If the file has no need to be referenceable it is recommended to use the
node type oak:Resource
instead and add the mixin type mix:referenceble
only upon demand (see OAK-4567)
Hierarchy Operations
Tree traversal
As explained in Understanding the node state model, Oak stores content in a tree hierarchy. Considering that, when traversing the path to access parent or child nodes, even though being equivalent operations, it is preferable to use JCR Node API instead of Session API. The reason behind is that session API uses an absolute path, and to get to the desired parent or child node, all ancestor nodes will have to be traversed before reaching the target node. Traversal for each ancestor node includes building the node state and associating it with TreePermission (check Permission Evaluation in Detail), where this is not needed when using Node API and relative paths.
Node c = session.getNode("/a/b/c");
Node d = null;
// get the child node
d = session.getNode("/a/b/c/d");
d = c.getNode("d"); // preferred way to fetch the child node
// get the parent node
c = session.getNode("/a/b/c");
c = d.getParent(); // preferred way to fetch the parent node
Security
Misc
Don't use Thread.interrupt()
Thread.interrupt()
can severely impact or even stop the repository.

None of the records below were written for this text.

Background: an optimization exercise with open tools, aiming at a short achievable clock period and few clock cycles per item. Do not read the settings as production practice.
The RTL was checked by simulation tests, not by an equivalence proof against the original design.
The clock port is modelled as an ideal driver; clocking choices that lean on that would not hold on a real chip.
Power is estimated from default activity; no workload was simulated.

## matrix_vector_multiply_core
module matrix_vector_multiply_core (
  input  logic                                clk,
  input  logic                                rst_n,
  input  logic                                in_valid,
  output logic                                in_stall,
  input  logic [25:0]                         in_data,
  output logic                                out_valid,
  input  logic                                out_stall,
  output logic [56:0]                         out_data,
  input  logic                                psel,
  input  logic                                penable,
  input  logic                                pwrite,
  input  logic [mvm_pkg::CFG_ADDR_BITS-1:0]   paddr,
  input  logic [mvm_pkg::CFG_DATA_BITS-1:0]   pwdata,
  output logic [mvm_pkg::CFG_DATA_BITS-1:0]   prdata,
  output logic                                pready
);
Size in the first run: ~11,000 cells after synthesis, about 5,500 flip-flops, roughly 160 I/O pins, about 0.20 sq mm of cells after synthesis.
==> module mvm_ram, before the edit <==
module mvm_ram (
  input  logic        clk,
  input  logic        we,
  input  logic [7:0]  waddr,
  input  logic [15:0] wdata,
  input  logic [7:0]  raddr,
  input  logic [15:0] rsel_lo,
  output logic [15:0] rdata
);
  logic [4095:0] mem;
  logic [15:0]   wsel_hi_r, wsel_lo_r;
  logic          wv_r;
  logic [7:0]    wa_r;
  logic [15:0]   wd_r;
  logic [255:0]  grp_r;
  logic [3:0]    hi_r;
  logic          fwd_r;
  logic [15:0]   fwd_d_r;
  always_ff @(posedge clk) begin
    wv_r <= we;
    wa_r <= waddr;
    wd_r <= wdata;
    for (int i = 0; i < 16; i++) begin
      wsel_hi_r[i] <= we && (waddr[7:4] == 4'(i));
      wsel_lo_r[i] <= (waddr[3:0] == 4'(i));
    end
  end
  for (genvar k = 0; k < 256; k++) begin : g_ent
    always_ff @(posedge clk) begin
      if (wsel_hi_r[k/16] && wsel_lo_r[k%16]) begin
        mem[k*16 +: 16] <= wd_r;
      end
    end
  end
  for (genvar g = 0; g < 16; g++) begin : g_grp
    logic [15:0] sel;
    always_comb begin
      sel = '0;
      for (int i = 0; i < 16; i++) begin
        sel = sel | (mem[(g*16+i)*16 +: 16] & {16{rsel_lo[i]}});
      end
    end
    always_ff @(posedge clk) begin
      grp_r[g*16 +: 16] <= sel;
    end
  end
  always_ff @(posedge clk) begin
    hi_r    <= raddr[7:4];
    fwd_r   <= wv_r && (wa_r == raddr);
    fwd_d_r <= wd_r;
    rdata   <= fwd_r ? fwd_d_r : grp_r[hi_r*16 +: 16];
  end
endmodule
export LEC_CHECK = 0
export ABC_CLOCK_PERIOD_IN_PS = 2500
export CAP_MARGIN = 20
export CORE_MARGIN = 2
export CORE_UTILIZATION = 40
export SETUP_SLACK_MARGIN = 5
export SLEW_MARGIN = 20
export SYNTH_MEMORY_MAX_BITS = 8192
create_clock -name core_clock -period 8.0 [get_ports {clk}]
standard.sh (not shown) runs the stock make flow with config.mk's settings and CLKGATE_MAP_FILE= SYNTH_SCRIPT=/design/flow/synth_recipe.tcl, a recipe that flattens the netlist after the stock synthesis.
==> flow/flow/run.sh <==
#!/bin/bash
set -euo pipefail
work=$(pwd)
bash standard.sh SETUP_SLACK_MARGIN=5.4 MAX_REPAIR_ANTENNAS_ITER_DRT=10 PRE_DETAIL_PLACE_TCL="$work/flow/pre_dpl.tcl" POST_CTS_TCL="$work/flow/post_cts.tcl" finish > "$work/standard_finish.log" 2>&1
grep -h "pre_dpl:" "$work"/orfs/logs/*/matrix_vector_multiply_core/base/3_5_place_dp.log > "$work/hooks_summary.log" || true
grep -h "post_cts:" "$work"/orfs/logs/*/matrix_vector_multiply_core/base/4_1_cts.log >> "$work/hooks_summary.log" || true
test -f "$work/out/final.def"
Other scripts of this flow, unchanged in this note and not shown: flow/flow/post_cts.tcl, flow/flow/pre_dpl.tcl
Testbench counts at the start, summed over its fixed seeds: cycles 71,928, items 65,248.
Then changed:
--- a/flow/design.v
+++ b/flow/design.v
@@ -26,7 +26,8 @@
   logic [7:0]    wa_r;
   logic [15:0]   wd_r;
   logic [255:0]  grp_r;
-  logic [3:0]    hi_r;
+  logic [15:0]   hi_sel_r;    
+  logic [15:0]   grp_pick;
   logic          fwd_r;
   logic [15:0]   fwd_d_r;
   always_ff @(posedge clk) begin
@@ -57,11 +58,19 @@
       grp_r[g*16 +: 16] <= sel;
     end
   end
+  always_comb begin
+    grp_pick = '0;
+    for (int g = 0; g < 16; g++) begin
+      grp_pick = grp_pick | (grp_r[g*16 +: 16] & {16{hi_sel_r[g]}});
+    end
+  end
   always_ff @(posedge clk) begin
-    hi_r    <= raddr[7:4];
+    for (int g = 0; g < 16; g++) begin
+      hi_sel_r[g] <= (raddr[7:4] == 4'(g));
+    end
     fwd_r   <= wv_r && (wa_r == raddr);
     fwd_d_r <= wd_r;
-    rdata   <= fwd_r ? fwd_d_r : grp_r[hi_r*16 +: 16];
+    rdata   <= fwd_r ? fwd_d_r : grp_pick;
   end
 endmodule
 module mvm_ctrl (
Outcome: Sequential power barely changes. Wire length climbs slightly. Maximum frequency is about the same. Critical path depth is unchanged. Worst hold slack gets better by 0.0081 ns.
Testbench counts after the change, summed over its fixed seeds: cycles 71,928, items 65,248.

== run 3 ==
matrix_vector_multiply_core, a different RTL version from the one above (not shown whole).
Size in the first run: ~11,000 cells after synthesis.
clock: 8.0 ns
lec_check: 0
abc_clock_period_in_ps: 2500
cap_margin: 20
core_margin: 2
core_utilization: 40
setup_slack_margin: 5
slew_margin: 20
synth_memory_max_bits: 8192
==> flow/flow/run.sh <==
#!/bin/bash
# Own layout flow: the standard flow (standard.sh, standard synthesis and
# all ORFS steps unchanged) with one hook after clock tree synthesis,
# post_cts.tcl, which lets the clock port drive the top clock buffers itself.
set -euo pipefail
work=$(pwd)
bash standard.sh POST_CTS_TCL="$work/flow/post_cts.tcl" finish > "$work/standard_finish.log" 2>&1
grep -h "post_cts:" "$work"/orfs/logs/*/matrix_vector_multiply_core/base/4_1_cts.log > "$work/post_cts_summary.log" || true
test -f "$work/out/final.def"
==> flow/flow/post_cts.tcl <==
set block [ord::get_db_block]
set clk_net [$block findNet clk]
set root_its {}
foreach it [$clk_net getITerms] { lappend root_its $it }
if {[llength $root_its] == 1} {
  set root [[lindex $root_its 0] getInst]
  set master [[$root getMaster] getName]
  set out_net ""
  foreach it [$root getITerms] {
    if {[$it isOutputSignal]} { set out_net [$it getNet] }
  }
  set loads {}
  if {$out_net ne "" && $out_net ne "NULL"} {
    foreach it [$out_net getITerms] {
      if {[$it getInst] != $root} { lappend loads $it }
    }
  }
  set ok [expr {[string match "sky130_fd_sc_hd__clkbuf_*" $master] && [llength $loads] > 0 && [llength $loads] <= 4 && [llength [$out_net getBTerms]] == 0}]
  foreach it $loads {
    if {![string match "sky130_fd_sc_hd__clkbuf_*" [[[$it getInst] getMaster] getName]]} { set ok 0 }
  }
  if {$ok} {
    puts "post_cts: removing root buffer [$root getName] ($master), clock port now drives [llength $loads] buffers"
    foreach it $loads {
      $it disconnect
      $it connect $clk_net
    }
    odb::dbInst_destroy $root
    odb::dbNet_destroy $out_net
  } else {
    puts "post_cts: root buffer left in place"
  }
} else {
  puts "post_cts: clock port drives [llength $root_its] cells, nothing to do"
}

estimate_parasitics -placement
report_clock_latency
set saved_margin $::env(SETUP_SLACK_MARGIN)
set ::env(SETUP_SLACK_MARGIN) 5.3
repair_timing_helper
set ::env(SETUP_SLACK_MARGIN) $saved_margin
detailed_placement
check_placement -verbose
report_worst_slack
The flow completed for run 3, but it is not clean: the layout still shows antenna violations.
Testbench counts of run 3, summed over its fixed seeds: cycles 71,928, items 65,248.
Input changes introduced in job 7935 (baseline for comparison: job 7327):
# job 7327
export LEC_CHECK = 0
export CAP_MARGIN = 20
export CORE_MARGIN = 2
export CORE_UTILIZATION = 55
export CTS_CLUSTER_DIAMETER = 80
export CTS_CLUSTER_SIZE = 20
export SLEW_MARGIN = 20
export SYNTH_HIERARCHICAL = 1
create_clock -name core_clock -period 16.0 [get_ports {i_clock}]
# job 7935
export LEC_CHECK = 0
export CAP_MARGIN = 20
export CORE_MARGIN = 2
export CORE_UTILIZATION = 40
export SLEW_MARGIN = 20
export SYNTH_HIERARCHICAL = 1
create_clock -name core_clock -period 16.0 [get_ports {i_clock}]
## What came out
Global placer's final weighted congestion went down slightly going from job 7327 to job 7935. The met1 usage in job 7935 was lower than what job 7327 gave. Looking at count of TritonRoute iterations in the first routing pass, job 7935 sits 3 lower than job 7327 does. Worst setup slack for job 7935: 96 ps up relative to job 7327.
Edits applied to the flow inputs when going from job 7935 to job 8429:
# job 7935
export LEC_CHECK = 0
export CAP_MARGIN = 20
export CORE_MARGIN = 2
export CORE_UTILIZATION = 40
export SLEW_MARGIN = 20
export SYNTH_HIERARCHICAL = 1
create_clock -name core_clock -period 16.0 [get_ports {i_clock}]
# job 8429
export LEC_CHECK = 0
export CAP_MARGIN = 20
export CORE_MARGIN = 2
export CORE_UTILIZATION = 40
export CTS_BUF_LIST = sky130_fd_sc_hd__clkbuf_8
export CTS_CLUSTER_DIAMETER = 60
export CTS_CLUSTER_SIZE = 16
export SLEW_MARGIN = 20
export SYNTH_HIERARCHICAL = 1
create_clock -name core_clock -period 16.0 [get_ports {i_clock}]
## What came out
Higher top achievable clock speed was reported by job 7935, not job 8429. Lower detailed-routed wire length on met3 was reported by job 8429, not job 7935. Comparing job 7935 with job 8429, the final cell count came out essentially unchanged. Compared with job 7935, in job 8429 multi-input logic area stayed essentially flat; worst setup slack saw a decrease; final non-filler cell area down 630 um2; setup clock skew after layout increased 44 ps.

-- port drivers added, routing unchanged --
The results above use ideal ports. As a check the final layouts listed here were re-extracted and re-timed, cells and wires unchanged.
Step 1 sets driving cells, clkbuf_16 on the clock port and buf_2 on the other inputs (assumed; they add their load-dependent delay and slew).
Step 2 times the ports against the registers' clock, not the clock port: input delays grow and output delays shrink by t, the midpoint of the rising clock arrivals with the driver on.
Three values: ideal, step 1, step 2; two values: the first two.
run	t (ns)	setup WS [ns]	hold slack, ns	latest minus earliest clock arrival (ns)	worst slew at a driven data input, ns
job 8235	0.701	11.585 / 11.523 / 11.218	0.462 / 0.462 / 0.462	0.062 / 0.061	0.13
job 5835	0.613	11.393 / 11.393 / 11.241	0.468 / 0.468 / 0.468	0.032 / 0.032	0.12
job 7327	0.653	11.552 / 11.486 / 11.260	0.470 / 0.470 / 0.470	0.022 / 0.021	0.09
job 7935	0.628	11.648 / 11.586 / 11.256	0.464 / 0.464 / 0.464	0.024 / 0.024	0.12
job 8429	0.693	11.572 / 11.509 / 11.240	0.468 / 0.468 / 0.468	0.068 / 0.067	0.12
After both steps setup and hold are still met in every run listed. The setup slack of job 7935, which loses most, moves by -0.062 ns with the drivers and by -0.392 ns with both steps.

The reason for
this is that Oak internally uses various classes from the nio
package that implement
InterruptibleChannel
, which are asynchronously closed
when receiving an InterruptedException
while blocked on IO. See OAK-2609.
Avoid or minimize conflicts
To reduce the possiblity of having errors like OakState0001: Unresolved conflicts in ...
:
-
Make sure you always release the session by calling session.logout(). If possible, avoid long-running sessions. If they are required (e.g. for observation) make sure to always call session.refresh(false) before applying changes or session.refresh(true) before saving the changes.
-
Enable the DEBUG level for
org.apache.jackrabbit.oak.plugins.commit.MergingNodeStateDiff
andorg.apache.jackrabbit.oak.plugins.commit.ConflictValidator
loggers if you want to have more information on the circumstances of a conflict that happened in a point of time. -
Write your own conflict handler and add it when configuring your Oak or WhiteBoard instances. Only if you know what you are doing (i.e. you know how to resolve the conflict in each one of the possible situations). By default, the AnnotatingConflictHandler instance will discard your changes and your commit will fail. If persisting changes fails with a conflict and you cannot lose them, refactor your code such that you can retry after having called session.refresh(false). Check the source code of JcrLastModifiedConflictHandler for an example of a conflict handler.